• [Work required] For each line below that holds "registers", return the line as it stands.

=====

Source: an optimization exercise on an open RTL-to-GDS flow (aim: small area). Production flows keep margins and buffers that such runs may drop. In this exercise RTL edits were held to simulation tests only and were not proved equivalent to the original. No activity file was given, so power comes from the tool's default toggle rates. No driver is modelled on the clock port, so clocking that relies on it looks cheaper here than on a real chip.

Design pdm_cic_main, start of the top module:
module pdm_cic_main (
   input  logic                      clk,
   input  logic                      reset,
   output logic                      clk_out_pdm,
   input  logic [7:0]                din,
   output logic                      hop,
   output logic [255:0]              val_flat
);
Size: roughly 4400 cells after synthesis, about 0.044 mm^2 of cells after synthesis.
==> flow/config.mk <==
export PLATFORM = sky130hd
export DESIGN_NAME = pdm_cic_main
export DESIGN_NICKNAME = pdm_cic_main
export VERILOG_FILES = /design/flow/design.v
export SDC_FILE = /design/flow/constraint.sdc
export NUM_CORES = 4
export LEC_CHECK = 0
export ABC_AREA = 1
export CAP_MARGIN = 0
export CORE_MARGIN = 2
export CORE_UTILIZATION = 40
export SLEW_MARGIN = 0
==> flow/constraint.sdc <==
create_clock -name core_clock -period 10.0 [get_ports {clk}]
set_input_delay 2.0000 -clock core_clock [delete_from_list [all_inputs] [get_ports {clk}]]
set_output_delay 2.0000 -clock core_clock [all_outputs]
set_load 0.01 [all_outputs]
standard.sh (not shown) runs the stock make flow with config.mk's settings and CLKGATE_MAP_FILE= SYNTH_SCRIPT=/design/flow/synth_recipe.tcl, a recipe that flattens the netlist after the stock synthesis.
==> flow/flow/run.sh <==
#!/bin/bash
# The standard layout (standard.sh, unchanged synthesis) with two changes:
#  - each port gets the smallest buffer cell (buf_1) instead of the default pick
#  - clock tree synthesis without dummy loads
set -uo pipefail
export BUFFER_PORTS_ARGS="-buffer_cell sky130_fd_sc_hd__buf_1"
export CTS_ARGS="-sink_clustering_enable -repair_clock_nets -dont_use_dummy_load -buf_list sky130_fd_sc_hd__clkbuf_16 -sink_clustering_size 28 -sink_clustering_max_diameter 120"
bash standard.sh > standard.log 2>&1
The first run finished with timing, DRC and antenna clean.
This is an optimization exercise on Yosys and OpenROAD, whose aim is small area, a short achievable clock period and few clock cycles, not a production implementation. Where RTL was checked, it was by simulation tests only, not by an equivalence proof against the original. Power figures rest on the tool's default switching activity, not on a simulated workload.

Setup of JK:
Design scancode_line_editor_core, start of the top module:
module scancode_line_editor_core #(
  parameter int TERMINALS  = 3,
  parameter int LINE_BYTES = 128
) (
  input  logic        clk,
  input  logic        rst,
  input  logic        s_tvalid,
  output logic        s_tready,
  input  logic [23:0] s_tdata,    
  input  logic        s_tuser,    
  output logic        m_tvalid,
  input  logic        m_tready,
  output logic [23:0] m_tdata,    
  output logic [2:0]  m_tuser,    
  input  logic        psel,
  input  logic        penable,
  input  logic        pwrite,
  input  logic [2:0]  paddr,
  input  logic [31:0] pwdata,
  output logic [31:0] prdata,
  output logic        pready
);
Settings: LEC_CHECK=0, CAP_MARGIN=20, CORE_MARGIN=2, CORE_UTILIZATION=50, CTS_BUF_LIST=sky130_fd_sc_hd__clkbuf_16, CTS_CLUSTER_DIAMETER=50, CTS_CLUSTER_SIZE=20, PLACE_DENSITY=0.75, SETUP_SLACK_MARGIN=5, SLEW_MARGIN=20, SYNTH_HIERARCHICAL=1, TNS_END_PERCENT=100; clock period 12.0 ns.
standard.sh (not shown) runs the stock make flow with config.mk's settings and CLKGATE_MAP_FILE= SYNTH_SCRIPT=/design/flow/synth_recipe.tcl, a recipe that flattens the netlist after the stock synthesis.
==> flow/flow/run.sh <==
#!/bin/bash
set -euo pipefail
bash standard.sh SETUP_SLACK_MARGIN=8.2 MATCH_CELL_FOOTPRINT=0 \
  BUFFER_PORTS_ARGS="-buffer_cell sky130_fd_sc_hd__buf_4" finish > make_finish.log 2>&1
Testbench counts of JK, summed over its fixed seeds: cycles 32,111.
For MS, these inputs were changed with respect to JK:
--- a/flow/design.v
+++ b/flow/design.v
@@ -212,20 +212,19 @@
   logic [7:0] ll_rd;
   logic       hit;
   logic [2:0] action;
   logic [7:0] line_count;
   logic [6:0] char_code, scan_char;
   logic [3:0] mods;
   logic [RES_W-1:0] res_e, res;
   logic       m_ram;
-  logic        byp, w_now;
-  logic [6:0]  w_i, w_d;
-  logic [23:0] w_th;     
-  logic [15:0] w_l;      
+  logic       w_we, byp;
+  logic [1:0] w_t;
+  logic [6:0] w_i, w_d;
   always_comb begin
     scan       = v1 && !rd1;
     shift_next = f_sh_set  || (shift_held && !f_sh_clr);
     alt_next   = f_alt_set || (alt_held && !f_alt_clr);
     ctrl_next  = f_ctl_set || (ctrl_held && !f_ctl_clr);
     caps_next  = caps_lock ^ f_caps;
     do_clear   = f_l && ctrl_held;
     do_switch  = f_fn && alt_held;
@@ -265,30 +264,31 @@
         line_count = pos_inc;
         scan_char  = key;
       end else if (do_enter) begin
         action     = ACT_ENTER;
         line_count = pos_inc;
         scan_char  = CH_NEWLINE;
       end
     end
-    byp       = (|(w_th & r_th1)) && (|(w_l & r_l1));
+    byp       = w_we && (w_t == rt1) && (w_i == ri1);
     m_ram     = rd1 && hit && !byp;
     char_code = ({7{rd1 && hit && byp}} & w_d) | scan_char;
     res_e = {action, mods, line_count, (rd1 ? rt1 : term_next), char_code};
   end
-  assign w_now = scan && (do_bksp || do_add || do_enter);
-  assign w_i   = do_bksp ? pos_dec : pos;
   always_ff @(posedge clk) begin
-    for (int k = 0; k < 24; k++) begin
-      w_th[k] <= !rst && w_now && (active_terminal == 2'(k / 8)) && (w_i[6:4] == 3'(k % 8));
-    end
-    for (int k = 0; k < 16; k++) begin
-      w_l[k] <= (w_i[3:0] == 4'(k));
+    if (rst) begin
+      w_we <= 1'b0;
+    end else begin
+      w_we <= scan && (do_bksp || do_add || do_enter);
     end
+  end
+  always_ff @(posedge clk) begin
+    w_t <= active_terminal;
+    w_i <= do_bksp ? pos_dec : pos;
     w_d <= key | (f_enter ? CH_NEWLINE : 7'h00);
   end
   always_ff @(posedge clk) begin
     if (rst_q) begin
       shift_held      <= 1'b0;
       caps_lock       <= 1'b0;
       ctrl_held       <= 1'b0;
       alt_held        <= 1'b0;
@@ -311,24 +311,35 @@
       end else if (do_add) begin
         edit_count[active_terminal] <= pos_inc[6:0];
       end else if (do_enter) begin
         edit_count[active_terminal]  <= 7'd0;
         line_length[active_terminal] <= pos_inc;
       end
     end
   end
+  logic [2:0]   wt_hit;
+  logic [7:0]   wi_h;
+  logic [15:0]  wi_l;
   wire  [2:0][127:0][6:0] mem_q;
   logic [15:0][7:0][6:0]  y_n;
   logic [15:0][6:0]       part;
   logic [6:0]   ram_rdata;
+  always_comb begin
+    wt_hit = 3'b000;
+    wi_h   = 8'h00;
+    wi_l   = 16'h0000;
+    if (w_t != 2'd3) wt_hit[w_t] = w_we;
+    wi_h[w_i[6:4]] = 1'b1;
+    wi_l[w_i[3:0]] = 1'b1;
+  end
   for (genvar i = 0; i < 127; i++) begin : g_byte
     logic [6:0] b0, b1, b2, n0, n1, n2;
     logic [2:0] ws;
-    assign ws = {w_th[16 + i / 16], w_th[8 + i / 16], w_th[i / 16]} & {3{w_l[i % 16]}};
+    assign ws = wt_hit & {3{wi_h[i / 16] && wi_l[i % 16]}};
     sle_hold u_h0 (.we(ws[0]), .wen(!ws[0]), .wd(w_d), .q(b0), .d(n0));
     sle_hold u_h1 (.we(ws[1]), .wen(!ws[1]), .wd(w_d), .q(b1), .d(n1));
     sle_hold u_h2 (.we(ws[2]), .wen(!ws[2]), .wd(w_d), .q(b2), .d(n2));
     always_ff @(posedge clk) begin
       b0 <= n0;
       b1 <= n1;
       b2 <= n2;
     end
### Flow results
- Compare MS and JK | combinational-cell power consumption higher: JK
- In the tables for MS and JK, non-clock buffer instance count of the final layout reads higher with MS.
- Of MS and JK, it is MS that has the higher area growth from synthesis to final layout.
- Changes observed in MS relative to JK: core box area went down 0.0021 mm^2, least setup slack across all paths after layout grew by 0.11 ns.
Only the layout flow was run in MS; the RTL was not checked for function there.

==> separate check: timing with driven ports <==
Ports are ideal in the flow. The routed layouts listed here were re-timed in OpenROAD.
Step 1 sets driving cells, clkbuf_16 on the clock port and buf_2 on the other inputs (assumed; they add their load-dependent delay and slew).
Step 2 moves the port delays by t, midway between the first and last clock arrival at a register: inputs arrive t later, outputs are due t later. That takes back most of the time a late clock gives input paths.
a / b / c = ideal / step 1 / step 2; a / b = the first two.
run | t, ns | setup slack, ns | worst setup path after step 2 | clock arrival spread, ns | pins driven straight from the clock port
JK | 0.984 | 7.885 / 7.885 / 7.528 | input to register | 0.060 / 0.061 | 1
MS | 0.976 | 7.997 / 7.997 / 7.464 | input to register | 0.049 / 0.049 | 1
After both steps setup and hold are still met in every run listed. The setup slack of MS, which loses most, moves by 0.000 ns with the drivers and by -0.533 ns with both steps.
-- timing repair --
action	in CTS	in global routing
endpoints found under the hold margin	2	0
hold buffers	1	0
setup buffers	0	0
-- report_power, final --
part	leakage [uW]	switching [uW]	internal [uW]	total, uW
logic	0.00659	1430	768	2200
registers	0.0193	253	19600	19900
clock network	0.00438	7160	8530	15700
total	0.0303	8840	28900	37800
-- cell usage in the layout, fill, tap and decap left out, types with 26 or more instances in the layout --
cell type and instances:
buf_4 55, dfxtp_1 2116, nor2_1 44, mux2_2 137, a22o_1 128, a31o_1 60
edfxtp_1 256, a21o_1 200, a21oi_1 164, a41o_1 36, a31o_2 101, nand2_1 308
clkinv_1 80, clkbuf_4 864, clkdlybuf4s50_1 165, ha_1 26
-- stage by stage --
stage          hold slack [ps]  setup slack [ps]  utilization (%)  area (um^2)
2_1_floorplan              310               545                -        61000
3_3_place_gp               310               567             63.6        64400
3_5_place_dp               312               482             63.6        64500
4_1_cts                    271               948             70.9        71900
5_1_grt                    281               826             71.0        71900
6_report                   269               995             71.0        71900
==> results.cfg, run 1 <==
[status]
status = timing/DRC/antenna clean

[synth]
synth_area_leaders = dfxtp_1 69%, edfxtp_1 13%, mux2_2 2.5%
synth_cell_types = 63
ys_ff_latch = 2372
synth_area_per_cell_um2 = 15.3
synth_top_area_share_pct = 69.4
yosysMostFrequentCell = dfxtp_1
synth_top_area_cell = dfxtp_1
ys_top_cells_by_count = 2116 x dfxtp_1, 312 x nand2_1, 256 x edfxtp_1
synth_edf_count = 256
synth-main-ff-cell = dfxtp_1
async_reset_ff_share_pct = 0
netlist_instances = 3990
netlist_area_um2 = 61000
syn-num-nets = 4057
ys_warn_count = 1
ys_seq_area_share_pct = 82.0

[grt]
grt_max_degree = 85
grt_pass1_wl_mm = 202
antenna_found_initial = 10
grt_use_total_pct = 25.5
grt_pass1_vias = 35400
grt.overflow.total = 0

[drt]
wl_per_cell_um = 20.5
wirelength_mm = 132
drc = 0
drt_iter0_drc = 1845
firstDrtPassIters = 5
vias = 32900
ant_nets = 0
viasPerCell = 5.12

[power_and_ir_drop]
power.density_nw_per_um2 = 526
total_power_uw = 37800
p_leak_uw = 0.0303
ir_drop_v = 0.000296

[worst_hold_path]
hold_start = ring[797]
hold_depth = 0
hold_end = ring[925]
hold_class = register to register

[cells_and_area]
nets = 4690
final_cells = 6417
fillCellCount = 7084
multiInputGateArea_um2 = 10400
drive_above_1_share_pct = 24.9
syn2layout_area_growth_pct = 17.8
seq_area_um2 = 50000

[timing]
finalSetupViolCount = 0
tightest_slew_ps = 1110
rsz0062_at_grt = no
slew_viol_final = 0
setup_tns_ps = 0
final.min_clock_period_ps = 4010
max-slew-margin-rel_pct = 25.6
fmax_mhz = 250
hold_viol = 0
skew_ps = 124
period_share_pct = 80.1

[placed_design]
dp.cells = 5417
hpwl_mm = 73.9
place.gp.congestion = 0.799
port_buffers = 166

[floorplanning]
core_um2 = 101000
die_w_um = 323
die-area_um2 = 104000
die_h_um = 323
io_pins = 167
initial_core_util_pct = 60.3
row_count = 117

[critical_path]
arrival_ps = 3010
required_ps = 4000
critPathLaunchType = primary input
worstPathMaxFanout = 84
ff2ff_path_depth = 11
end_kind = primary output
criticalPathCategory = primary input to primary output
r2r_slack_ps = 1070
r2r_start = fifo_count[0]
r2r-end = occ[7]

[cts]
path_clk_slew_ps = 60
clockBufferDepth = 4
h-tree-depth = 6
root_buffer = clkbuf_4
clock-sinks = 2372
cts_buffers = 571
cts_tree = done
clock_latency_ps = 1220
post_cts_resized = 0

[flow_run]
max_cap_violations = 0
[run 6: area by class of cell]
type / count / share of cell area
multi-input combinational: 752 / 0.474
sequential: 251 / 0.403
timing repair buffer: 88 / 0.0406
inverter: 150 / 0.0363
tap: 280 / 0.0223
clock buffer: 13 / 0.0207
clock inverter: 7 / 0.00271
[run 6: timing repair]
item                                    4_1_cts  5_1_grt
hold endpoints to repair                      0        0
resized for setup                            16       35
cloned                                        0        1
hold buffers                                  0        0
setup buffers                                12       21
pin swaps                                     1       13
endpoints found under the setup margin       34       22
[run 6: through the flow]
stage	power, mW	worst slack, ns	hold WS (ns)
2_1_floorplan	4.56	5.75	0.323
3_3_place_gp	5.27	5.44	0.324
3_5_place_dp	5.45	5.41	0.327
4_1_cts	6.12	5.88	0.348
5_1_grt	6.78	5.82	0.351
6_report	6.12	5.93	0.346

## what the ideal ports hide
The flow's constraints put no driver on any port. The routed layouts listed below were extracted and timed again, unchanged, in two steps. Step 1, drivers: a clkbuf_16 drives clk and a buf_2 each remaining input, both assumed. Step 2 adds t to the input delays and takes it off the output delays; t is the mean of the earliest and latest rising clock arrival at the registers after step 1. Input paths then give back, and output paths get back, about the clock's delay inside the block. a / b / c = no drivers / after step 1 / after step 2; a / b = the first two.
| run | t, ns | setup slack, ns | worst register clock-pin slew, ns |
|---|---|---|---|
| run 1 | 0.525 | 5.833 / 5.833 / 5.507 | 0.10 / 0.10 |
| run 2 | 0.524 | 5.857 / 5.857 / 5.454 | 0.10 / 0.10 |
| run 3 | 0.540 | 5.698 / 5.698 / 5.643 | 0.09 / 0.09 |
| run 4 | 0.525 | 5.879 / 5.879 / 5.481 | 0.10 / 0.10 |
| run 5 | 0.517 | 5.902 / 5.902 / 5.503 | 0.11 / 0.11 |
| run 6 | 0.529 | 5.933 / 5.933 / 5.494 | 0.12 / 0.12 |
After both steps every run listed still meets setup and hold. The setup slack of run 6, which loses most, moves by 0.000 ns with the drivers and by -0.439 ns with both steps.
Background: an optimization exercise with open tools, aiming at small area, a short achievable clock period and few clock cycles per item. Do not read the settings as production practice. Only simulation tests tie the RTL to the original design; equivalence was not proved.

## flow/design.v (module list and top-level ports; edited modules follow where they fit)
// module dsbs_sine_rom: 267 lines
// module dsbs_level_cs: 426 lines
// module dsbs_sine_cs: 517 lines
// module dsbs_acc_cs: 778 lines
// module dsbs_bank: 79 lines
// module damped_sine_bank_synth: 187 lines
module damped_sine_bank_synth (
    input  logic        aclk,
    input  logic        aresetn,
    input  logic        cfg_we,
    input  logic [3:0]  cfg_wdata,
    input  logic        s_tvalid,
    output logic        s_tready,
    input  logic [63:0] s_tdata,
    input  logic [0:0]  s_tuser,
    output logic        m_tvalid,
    input  logic        m_tready,
    output logic [23:0] m_tdata
);
  // ...
==> flow/run.sh <==
#!/bin/bash
# synth_recipe.tcl (not shown) runs the flow's synth.tcl, then flattens the netlist and writes it again
# the make line also repeats each setting of config.mk as NAME=value (left out here)
make -C /OpenROAD-flow-scripts/flow DESIGN_CONFIG=/design/flow/config.mk WORK_HOME=/design/flow/orfs CLKGATE_MAP_FILE= SYNTH_SCRIPT=/design/flow/synth_recipe.tcl finish
==> flow/config.mk <==
export PLATFORM = sky130hd
export DESIGN_NAME = damped_sine_bank_synth
export DESIGN_NICKNAME = damped_sine_bank_synth
export VERILOG_FILES = /design/flow/design.v
export SDC_FILE = /design/flow/constraint.sdc
export NUM_CORES = 4
export LEC_CHECK = 0
export ABC_AREA = 1
export CAP_MARGIN = 60
export CORE_MARGIN = 2
export CORE_UTILIZATION = 50
export CTS_CLUSTER_DIAMETER = 100
export CTS_CLUSTER_SIZE = 30
export SLEW_MARGIN = 60
export SYNTH_MEMORY_MAX_BITS = 32768
==> flow/constraint.sdc <==
create_clock -name core_clock -period 14.0 [get_ports {aclk}]
set_input_delay 2.8000 -clock core_clock [delete_from_list [all_inputs] [get_ports {aclk}]]
set_output_delay 2.8000 -clock core_clock [all_outputs]
set_load 0.01 [all_outputs]
==> impl_metrics.py, run 1 <==
metrics = {
    "status": {
        "outcome": "no timing/DRC/antenna violations",
    },
    "routing": {
        "wl_met2_mm": 238,
        "wl_met3_mm": 50.2,
    },
    "grt": {
        "globalRouteMet2Util_pct": 51.9,
        "gr-total-overflow": 0,
    },
    "worst_setup_path": {
        "crit_required_ps": 14720,
    },
    "sta": {
        "skew_ps": 117,
        "period_minus_slack_ps": 4660,
        "relSlewSlack_pct": 54.7,
    },
    "clocking": {
        "numCtsBuffers": 95,
        "cts_tree": "yes",
        "cts_resized": 0,
        "h-tree-depth": 3,
    },
    "cells_and_area": {
        "top_regs": "g_lane.u_lane.h_pa x155, g_lane.u_lane.h_pb x155",
        "area_growth_syn_to_layout_pct": 5.90,
        "final_cell_area_sq_um": 168000,
    },
    "logic_synthesis": {
        "ys_seq_area_share_pct": 26.6,
        "synthAdderAreaFrac_pct": 32.2,
        "synthSimpleGateAreaFrac_pct": 21.2,
        "synth_area_leaders": "fa_1 28%, dfxtp_1 23%, nand2_1 15%",
        "syn_area_sq_um": 159000,
    },
    "placement": {
        "hpwl_mm": 409,
    },
    "floorplan": {
        "std_cell_rows": 206,
    },
}
Testbench counts, summed over its fixed seeds: cycles 7,215, items 2,312.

=====

• [The completed task]
registers	0.0193	253	19600	19900
The flow's constraints put no driver on any port. The routed layouts listed below were extracted and timed again, unchanged, in two steps. Step 1, drivers: a clkbuf_16 drives clk and a buf_2 each remaining input, both assumed. Step 2 adds t to the input delays and takes it off the output delays; t is the mean of the earliest and latest rising clock arrival at the registers after step 1. Input paths then give back, and output paths get back, about the clock's delay inside the block. a / b / c = no drivers / after step 1 / after step 2; a / b = the first two.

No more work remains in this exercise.